● Supplied entries
━━━━━━━━━━━━━━━━━━━━━━━━━━━━━━
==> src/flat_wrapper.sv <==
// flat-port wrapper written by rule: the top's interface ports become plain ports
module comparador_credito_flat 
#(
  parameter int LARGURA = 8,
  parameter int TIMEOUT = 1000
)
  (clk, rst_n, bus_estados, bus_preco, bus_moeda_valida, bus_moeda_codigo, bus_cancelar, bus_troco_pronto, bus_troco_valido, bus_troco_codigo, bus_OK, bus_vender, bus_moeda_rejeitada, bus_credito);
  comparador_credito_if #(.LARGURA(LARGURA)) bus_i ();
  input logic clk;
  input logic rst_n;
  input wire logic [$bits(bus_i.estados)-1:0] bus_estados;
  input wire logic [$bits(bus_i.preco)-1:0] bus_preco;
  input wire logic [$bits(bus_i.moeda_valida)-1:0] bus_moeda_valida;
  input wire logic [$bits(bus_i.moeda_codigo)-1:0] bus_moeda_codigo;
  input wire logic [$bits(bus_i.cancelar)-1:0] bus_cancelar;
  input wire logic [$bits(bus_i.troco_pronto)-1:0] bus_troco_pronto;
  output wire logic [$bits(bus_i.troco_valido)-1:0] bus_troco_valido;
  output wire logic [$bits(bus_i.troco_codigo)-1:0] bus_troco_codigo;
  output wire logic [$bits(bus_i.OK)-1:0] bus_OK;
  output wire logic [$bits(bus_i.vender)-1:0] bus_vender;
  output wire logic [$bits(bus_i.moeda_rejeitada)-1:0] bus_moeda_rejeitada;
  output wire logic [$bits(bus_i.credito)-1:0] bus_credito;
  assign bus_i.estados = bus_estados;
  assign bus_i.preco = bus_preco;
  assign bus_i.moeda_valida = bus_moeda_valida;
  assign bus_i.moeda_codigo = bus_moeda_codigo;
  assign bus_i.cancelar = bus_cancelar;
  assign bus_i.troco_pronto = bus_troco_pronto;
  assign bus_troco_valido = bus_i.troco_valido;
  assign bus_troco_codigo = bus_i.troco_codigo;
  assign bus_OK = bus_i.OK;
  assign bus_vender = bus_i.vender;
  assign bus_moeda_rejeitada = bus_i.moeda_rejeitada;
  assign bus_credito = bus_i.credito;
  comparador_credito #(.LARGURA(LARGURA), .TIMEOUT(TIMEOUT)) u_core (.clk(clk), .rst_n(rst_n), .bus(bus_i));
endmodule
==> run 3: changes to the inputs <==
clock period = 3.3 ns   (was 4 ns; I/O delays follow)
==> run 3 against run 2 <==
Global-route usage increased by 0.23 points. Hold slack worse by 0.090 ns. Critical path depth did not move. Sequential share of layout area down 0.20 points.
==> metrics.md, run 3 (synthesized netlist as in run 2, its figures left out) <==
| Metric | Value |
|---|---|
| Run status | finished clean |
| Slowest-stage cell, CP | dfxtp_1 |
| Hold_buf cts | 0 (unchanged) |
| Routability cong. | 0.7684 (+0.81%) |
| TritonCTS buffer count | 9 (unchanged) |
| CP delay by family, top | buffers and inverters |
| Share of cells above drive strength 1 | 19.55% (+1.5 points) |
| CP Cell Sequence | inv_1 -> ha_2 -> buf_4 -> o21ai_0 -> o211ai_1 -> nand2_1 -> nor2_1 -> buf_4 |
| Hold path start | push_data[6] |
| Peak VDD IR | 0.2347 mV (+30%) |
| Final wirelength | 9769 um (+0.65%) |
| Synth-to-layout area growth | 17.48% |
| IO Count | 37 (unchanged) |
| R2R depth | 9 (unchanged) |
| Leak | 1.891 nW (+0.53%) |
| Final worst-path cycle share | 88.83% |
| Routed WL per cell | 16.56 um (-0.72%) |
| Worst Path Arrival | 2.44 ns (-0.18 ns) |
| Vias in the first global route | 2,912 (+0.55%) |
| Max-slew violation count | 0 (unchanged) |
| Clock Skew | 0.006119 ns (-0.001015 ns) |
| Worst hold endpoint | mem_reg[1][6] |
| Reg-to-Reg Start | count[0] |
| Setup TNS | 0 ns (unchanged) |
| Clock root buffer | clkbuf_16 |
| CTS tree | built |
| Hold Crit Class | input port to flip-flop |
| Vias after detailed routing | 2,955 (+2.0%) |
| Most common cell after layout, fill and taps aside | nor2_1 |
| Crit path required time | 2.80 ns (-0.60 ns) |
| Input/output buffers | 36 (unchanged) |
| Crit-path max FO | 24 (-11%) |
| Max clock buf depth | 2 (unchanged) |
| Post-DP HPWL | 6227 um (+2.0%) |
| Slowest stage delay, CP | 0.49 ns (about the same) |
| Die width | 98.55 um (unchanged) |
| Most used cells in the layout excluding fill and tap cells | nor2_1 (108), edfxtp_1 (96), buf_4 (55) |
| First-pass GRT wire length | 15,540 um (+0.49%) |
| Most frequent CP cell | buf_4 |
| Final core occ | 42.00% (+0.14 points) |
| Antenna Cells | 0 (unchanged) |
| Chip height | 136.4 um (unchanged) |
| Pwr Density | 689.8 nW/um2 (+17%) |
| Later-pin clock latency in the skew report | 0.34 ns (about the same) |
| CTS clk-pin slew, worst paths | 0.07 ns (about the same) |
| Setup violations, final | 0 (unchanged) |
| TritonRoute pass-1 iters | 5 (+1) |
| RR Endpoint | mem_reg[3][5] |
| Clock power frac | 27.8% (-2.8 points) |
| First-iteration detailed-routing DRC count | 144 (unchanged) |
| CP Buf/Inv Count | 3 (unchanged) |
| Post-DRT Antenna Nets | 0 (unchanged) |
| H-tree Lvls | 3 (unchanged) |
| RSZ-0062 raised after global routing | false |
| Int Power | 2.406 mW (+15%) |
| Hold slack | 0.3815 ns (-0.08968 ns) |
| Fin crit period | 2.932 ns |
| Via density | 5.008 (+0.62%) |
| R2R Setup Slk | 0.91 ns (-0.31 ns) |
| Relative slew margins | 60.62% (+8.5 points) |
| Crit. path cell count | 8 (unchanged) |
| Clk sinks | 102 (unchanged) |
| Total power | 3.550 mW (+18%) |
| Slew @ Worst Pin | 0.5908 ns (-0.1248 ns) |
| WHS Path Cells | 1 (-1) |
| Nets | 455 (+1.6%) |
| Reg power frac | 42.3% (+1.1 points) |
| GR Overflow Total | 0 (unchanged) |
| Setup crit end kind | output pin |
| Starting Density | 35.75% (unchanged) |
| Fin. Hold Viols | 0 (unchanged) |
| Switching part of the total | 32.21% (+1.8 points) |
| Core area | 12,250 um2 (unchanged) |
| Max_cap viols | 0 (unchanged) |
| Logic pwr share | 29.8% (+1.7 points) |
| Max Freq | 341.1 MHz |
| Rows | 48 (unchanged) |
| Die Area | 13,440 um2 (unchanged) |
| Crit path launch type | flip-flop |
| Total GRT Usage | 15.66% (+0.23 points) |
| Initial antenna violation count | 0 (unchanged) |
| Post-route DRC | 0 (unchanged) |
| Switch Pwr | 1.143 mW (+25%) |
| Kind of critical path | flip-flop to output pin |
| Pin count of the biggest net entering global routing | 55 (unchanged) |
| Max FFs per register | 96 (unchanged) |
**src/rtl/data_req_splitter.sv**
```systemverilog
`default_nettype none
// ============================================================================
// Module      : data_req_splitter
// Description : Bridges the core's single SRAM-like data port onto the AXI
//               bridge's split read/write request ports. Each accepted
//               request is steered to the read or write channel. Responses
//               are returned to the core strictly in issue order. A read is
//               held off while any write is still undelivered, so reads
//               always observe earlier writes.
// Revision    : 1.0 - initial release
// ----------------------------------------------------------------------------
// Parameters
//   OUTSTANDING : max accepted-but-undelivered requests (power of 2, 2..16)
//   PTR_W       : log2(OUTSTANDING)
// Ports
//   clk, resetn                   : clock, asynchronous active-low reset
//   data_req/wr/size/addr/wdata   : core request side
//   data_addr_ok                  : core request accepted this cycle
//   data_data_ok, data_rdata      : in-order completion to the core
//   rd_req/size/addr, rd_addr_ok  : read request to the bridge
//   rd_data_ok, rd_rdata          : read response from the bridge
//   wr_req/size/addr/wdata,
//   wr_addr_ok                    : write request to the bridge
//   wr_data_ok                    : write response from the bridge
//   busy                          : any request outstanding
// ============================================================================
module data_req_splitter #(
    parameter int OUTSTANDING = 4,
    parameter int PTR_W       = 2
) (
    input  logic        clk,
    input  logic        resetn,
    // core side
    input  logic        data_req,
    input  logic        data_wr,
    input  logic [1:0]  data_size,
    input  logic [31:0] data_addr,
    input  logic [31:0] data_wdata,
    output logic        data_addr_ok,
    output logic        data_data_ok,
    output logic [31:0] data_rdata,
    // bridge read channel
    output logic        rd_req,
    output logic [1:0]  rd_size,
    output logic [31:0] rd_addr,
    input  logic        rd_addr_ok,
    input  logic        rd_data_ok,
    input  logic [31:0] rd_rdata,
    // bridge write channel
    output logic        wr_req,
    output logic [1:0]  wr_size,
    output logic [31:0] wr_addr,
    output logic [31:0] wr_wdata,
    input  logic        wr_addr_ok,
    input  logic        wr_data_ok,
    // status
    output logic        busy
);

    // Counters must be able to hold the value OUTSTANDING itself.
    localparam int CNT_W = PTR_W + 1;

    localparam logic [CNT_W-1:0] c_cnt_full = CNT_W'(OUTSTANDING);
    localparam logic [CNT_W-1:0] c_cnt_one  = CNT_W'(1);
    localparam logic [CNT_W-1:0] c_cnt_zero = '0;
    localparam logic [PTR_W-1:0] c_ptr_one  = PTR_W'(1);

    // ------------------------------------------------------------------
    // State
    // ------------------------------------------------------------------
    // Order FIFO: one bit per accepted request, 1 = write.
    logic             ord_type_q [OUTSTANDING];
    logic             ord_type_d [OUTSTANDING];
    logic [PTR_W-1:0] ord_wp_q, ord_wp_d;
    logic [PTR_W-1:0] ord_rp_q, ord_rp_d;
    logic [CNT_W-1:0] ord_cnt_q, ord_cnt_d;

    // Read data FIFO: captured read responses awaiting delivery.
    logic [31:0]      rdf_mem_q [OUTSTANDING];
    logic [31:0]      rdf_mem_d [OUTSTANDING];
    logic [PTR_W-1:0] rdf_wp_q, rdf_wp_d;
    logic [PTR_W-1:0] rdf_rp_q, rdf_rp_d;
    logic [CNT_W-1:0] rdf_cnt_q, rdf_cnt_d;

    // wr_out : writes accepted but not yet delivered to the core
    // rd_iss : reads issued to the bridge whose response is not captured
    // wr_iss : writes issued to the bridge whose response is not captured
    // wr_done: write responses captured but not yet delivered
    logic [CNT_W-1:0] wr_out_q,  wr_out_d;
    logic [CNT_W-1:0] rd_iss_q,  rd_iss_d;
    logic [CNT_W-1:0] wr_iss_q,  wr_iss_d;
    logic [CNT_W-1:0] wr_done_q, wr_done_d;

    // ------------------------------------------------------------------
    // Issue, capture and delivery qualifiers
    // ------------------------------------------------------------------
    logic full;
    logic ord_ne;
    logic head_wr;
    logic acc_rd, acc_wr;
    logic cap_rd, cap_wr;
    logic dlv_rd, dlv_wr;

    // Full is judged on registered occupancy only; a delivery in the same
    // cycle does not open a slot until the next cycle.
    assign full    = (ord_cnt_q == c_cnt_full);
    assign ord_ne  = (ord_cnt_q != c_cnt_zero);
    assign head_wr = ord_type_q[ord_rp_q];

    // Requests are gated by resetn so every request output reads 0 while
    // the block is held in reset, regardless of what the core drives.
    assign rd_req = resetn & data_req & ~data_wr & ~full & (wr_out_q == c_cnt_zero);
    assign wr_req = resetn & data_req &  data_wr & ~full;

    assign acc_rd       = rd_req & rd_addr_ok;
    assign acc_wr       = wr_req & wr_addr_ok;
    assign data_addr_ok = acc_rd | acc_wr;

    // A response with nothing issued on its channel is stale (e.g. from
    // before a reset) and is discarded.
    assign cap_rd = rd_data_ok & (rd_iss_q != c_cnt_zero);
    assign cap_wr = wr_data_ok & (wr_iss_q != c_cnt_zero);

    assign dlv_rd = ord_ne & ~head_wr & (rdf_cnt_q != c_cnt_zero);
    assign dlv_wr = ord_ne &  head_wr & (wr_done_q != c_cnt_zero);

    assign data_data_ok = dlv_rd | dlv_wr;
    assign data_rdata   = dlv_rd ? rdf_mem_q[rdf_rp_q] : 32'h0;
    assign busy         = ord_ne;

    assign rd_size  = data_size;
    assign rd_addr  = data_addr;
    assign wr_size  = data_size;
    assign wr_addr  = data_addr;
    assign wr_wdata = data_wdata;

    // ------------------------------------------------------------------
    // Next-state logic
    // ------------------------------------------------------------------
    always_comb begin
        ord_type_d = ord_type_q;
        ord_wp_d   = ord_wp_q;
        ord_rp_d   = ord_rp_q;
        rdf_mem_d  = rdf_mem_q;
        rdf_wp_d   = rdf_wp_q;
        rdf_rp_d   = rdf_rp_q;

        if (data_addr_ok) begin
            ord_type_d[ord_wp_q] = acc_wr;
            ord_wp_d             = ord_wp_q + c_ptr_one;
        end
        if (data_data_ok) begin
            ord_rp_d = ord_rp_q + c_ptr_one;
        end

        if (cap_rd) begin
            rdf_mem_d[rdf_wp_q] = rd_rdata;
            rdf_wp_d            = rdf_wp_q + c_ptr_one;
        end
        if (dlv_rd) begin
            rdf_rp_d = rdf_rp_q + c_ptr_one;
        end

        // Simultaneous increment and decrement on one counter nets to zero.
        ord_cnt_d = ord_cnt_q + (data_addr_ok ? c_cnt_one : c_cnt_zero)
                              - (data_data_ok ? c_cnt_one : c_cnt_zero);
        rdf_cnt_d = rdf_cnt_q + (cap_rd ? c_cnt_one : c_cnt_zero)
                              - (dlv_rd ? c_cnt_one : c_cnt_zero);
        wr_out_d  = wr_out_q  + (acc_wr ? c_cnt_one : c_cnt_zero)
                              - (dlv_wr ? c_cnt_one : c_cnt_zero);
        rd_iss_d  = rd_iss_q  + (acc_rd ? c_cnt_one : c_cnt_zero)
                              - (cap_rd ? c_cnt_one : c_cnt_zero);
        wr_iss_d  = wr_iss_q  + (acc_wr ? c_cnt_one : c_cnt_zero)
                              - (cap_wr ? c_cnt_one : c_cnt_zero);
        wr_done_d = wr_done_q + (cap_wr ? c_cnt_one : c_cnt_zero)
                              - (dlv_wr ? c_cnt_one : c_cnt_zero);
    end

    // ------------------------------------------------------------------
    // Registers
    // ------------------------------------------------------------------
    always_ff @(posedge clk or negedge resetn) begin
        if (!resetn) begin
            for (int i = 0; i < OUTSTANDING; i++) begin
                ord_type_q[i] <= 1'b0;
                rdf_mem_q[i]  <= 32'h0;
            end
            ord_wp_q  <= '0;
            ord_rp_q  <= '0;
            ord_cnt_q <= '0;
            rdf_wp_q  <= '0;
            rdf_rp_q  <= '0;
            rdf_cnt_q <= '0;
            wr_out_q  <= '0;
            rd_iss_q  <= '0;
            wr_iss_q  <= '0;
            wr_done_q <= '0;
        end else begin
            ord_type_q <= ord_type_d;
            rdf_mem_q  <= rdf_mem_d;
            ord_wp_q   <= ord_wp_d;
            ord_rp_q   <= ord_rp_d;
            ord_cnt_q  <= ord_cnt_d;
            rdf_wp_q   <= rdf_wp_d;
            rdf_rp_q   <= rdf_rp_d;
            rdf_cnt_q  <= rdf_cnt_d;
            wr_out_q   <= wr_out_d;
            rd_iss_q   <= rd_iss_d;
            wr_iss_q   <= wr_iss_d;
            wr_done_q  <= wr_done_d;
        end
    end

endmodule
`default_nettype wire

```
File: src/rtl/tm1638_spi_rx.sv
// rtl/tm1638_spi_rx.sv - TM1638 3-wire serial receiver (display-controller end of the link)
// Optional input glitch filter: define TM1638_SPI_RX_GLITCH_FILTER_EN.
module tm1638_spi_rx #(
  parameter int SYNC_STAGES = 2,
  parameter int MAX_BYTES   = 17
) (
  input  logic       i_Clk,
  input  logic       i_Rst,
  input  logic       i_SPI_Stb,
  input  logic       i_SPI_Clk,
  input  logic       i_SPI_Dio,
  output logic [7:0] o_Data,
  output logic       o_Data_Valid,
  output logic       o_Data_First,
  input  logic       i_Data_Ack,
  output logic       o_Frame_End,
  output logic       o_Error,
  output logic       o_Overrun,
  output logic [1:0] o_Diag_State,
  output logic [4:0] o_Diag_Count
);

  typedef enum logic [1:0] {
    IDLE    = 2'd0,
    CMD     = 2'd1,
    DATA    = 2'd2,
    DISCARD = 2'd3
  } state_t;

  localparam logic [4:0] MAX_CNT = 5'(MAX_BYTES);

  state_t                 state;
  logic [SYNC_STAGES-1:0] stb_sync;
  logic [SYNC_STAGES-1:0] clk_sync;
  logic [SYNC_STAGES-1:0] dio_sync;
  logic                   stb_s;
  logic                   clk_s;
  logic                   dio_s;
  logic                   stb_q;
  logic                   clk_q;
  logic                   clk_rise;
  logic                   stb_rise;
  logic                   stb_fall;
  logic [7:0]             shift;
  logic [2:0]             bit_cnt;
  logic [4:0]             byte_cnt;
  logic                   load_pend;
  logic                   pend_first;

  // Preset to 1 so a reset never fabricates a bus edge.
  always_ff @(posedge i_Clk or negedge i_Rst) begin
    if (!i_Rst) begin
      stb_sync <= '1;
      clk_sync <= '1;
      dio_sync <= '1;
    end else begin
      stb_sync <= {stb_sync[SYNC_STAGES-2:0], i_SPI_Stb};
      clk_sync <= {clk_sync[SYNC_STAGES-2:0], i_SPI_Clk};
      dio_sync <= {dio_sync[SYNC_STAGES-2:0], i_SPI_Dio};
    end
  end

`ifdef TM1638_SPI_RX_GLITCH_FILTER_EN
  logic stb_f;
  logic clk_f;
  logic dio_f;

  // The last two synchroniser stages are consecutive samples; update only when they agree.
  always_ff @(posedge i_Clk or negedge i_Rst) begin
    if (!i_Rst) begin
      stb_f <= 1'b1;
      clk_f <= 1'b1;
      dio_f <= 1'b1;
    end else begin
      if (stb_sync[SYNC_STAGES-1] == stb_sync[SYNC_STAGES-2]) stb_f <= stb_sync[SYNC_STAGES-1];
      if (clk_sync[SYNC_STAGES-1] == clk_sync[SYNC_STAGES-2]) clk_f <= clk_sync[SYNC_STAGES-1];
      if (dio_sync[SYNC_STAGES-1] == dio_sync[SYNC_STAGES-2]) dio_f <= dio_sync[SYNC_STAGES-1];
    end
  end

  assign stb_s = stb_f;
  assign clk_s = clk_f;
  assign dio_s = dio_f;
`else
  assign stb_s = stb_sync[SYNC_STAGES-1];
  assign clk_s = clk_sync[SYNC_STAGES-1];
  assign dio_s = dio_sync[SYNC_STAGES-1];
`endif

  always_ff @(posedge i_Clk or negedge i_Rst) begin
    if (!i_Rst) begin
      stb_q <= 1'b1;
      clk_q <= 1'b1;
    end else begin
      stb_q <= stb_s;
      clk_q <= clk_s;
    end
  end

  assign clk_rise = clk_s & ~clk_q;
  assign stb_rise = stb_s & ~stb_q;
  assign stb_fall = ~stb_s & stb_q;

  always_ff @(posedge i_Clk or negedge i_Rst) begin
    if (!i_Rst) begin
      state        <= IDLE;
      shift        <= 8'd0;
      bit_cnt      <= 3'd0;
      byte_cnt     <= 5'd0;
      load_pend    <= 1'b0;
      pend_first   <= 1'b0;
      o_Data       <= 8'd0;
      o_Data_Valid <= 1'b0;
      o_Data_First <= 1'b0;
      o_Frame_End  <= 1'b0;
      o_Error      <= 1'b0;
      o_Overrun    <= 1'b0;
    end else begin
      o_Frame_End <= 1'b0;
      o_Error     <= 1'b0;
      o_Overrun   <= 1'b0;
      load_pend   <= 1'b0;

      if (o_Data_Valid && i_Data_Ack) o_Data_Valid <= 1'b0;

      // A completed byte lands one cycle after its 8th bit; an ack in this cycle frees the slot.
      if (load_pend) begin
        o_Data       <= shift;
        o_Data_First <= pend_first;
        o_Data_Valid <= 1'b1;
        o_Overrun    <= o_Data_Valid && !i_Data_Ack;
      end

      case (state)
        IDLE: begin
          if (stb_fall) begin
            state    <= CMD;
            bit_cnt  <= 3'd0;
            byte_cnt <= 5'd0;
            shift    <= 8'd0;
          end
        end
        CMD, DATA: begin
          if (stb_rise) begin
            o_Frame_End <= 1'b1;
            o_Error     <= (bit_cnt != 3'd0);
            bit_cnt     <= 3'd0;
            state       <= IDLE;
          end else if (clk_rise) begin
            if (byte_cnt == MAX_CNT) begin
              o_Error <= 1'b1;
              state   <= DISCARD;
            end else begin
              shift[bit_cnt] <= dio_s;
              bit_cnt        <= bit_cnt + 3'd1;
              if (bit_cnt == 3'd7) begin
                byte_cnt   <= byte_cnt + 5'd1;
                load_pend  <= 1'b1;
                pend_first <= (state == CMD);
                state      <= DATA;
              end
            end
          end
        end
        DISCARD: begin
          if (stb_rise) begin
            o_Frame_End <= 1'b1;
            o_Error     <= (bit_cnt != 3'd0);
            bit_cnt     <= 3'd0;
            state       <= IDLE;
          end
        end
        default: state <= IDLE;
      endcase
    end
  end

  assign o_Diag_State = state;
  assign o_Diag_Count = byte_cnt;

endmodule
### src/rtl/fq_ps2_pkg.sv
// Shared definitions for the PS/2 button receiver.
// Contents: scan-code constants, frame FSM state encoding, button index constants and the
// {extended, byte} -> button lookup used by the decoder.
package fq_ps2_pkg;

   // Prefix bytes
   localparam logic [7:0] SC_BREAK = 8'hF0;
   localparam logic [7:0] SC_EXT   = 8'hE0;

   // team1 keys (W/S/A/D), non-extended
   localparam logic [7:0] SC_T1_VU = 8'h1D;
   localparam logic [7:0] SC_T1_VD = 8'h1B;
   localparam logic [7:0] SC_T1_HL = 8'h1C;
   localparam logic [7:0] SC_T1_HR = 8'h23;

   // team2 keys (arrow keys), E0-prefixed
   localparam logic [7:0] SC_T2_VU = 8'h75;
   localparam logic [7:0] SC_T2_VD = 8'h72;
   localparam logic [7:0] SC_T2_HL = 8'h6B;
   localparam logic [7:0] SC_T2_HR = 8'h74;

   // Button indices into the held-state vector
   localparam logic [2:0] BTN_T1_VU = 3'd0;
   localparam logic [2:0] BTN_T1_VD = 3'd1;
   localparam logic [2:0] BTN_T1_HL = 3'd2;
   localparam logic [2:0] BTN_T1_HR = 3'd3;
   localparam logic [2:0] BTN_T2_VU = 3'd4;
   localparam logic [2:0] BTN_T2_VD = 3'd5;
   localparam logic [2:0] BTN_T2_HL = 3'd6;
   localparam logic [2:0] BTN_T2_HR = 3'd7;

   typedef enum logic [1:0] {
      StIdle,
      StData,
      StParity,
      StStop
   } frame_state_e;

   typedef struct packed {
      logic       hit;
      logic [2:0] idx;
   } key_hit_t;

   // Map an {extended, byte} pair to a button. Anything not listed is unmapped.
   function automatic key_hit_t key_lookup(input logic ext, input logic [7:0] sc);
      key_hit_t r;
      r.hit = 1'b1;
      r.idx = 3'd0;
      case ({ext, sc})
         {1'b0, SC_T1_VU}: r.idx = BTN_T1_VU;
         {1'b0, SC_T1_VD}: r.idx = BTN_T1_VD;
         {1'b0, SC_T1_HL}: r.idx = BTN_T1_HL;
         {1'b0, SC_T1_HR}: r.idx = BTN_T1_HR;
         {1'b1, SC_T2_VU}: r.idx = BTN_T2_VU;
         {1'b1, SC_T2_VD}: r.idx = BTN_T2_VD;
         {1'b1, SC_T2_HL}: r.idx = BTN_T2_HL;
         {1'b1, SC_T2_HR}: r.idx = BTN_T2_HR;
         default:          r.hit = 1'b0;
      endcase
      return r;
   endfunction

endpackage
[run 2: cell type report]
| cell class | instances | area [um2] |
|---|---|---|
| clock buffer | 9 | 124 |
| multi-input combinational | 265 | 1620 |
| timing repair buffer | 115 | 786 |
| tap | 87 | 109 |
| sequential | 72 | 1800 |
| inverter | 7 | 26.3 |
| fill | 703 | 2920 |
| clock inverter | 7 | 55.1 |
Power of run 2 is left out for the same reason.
━━━━━━━━━━━━━━━━━━━━━━━━━━━━━━
● Your instructions
A single number is the answer here: how many lines above carry the string "about"?

● Response area
3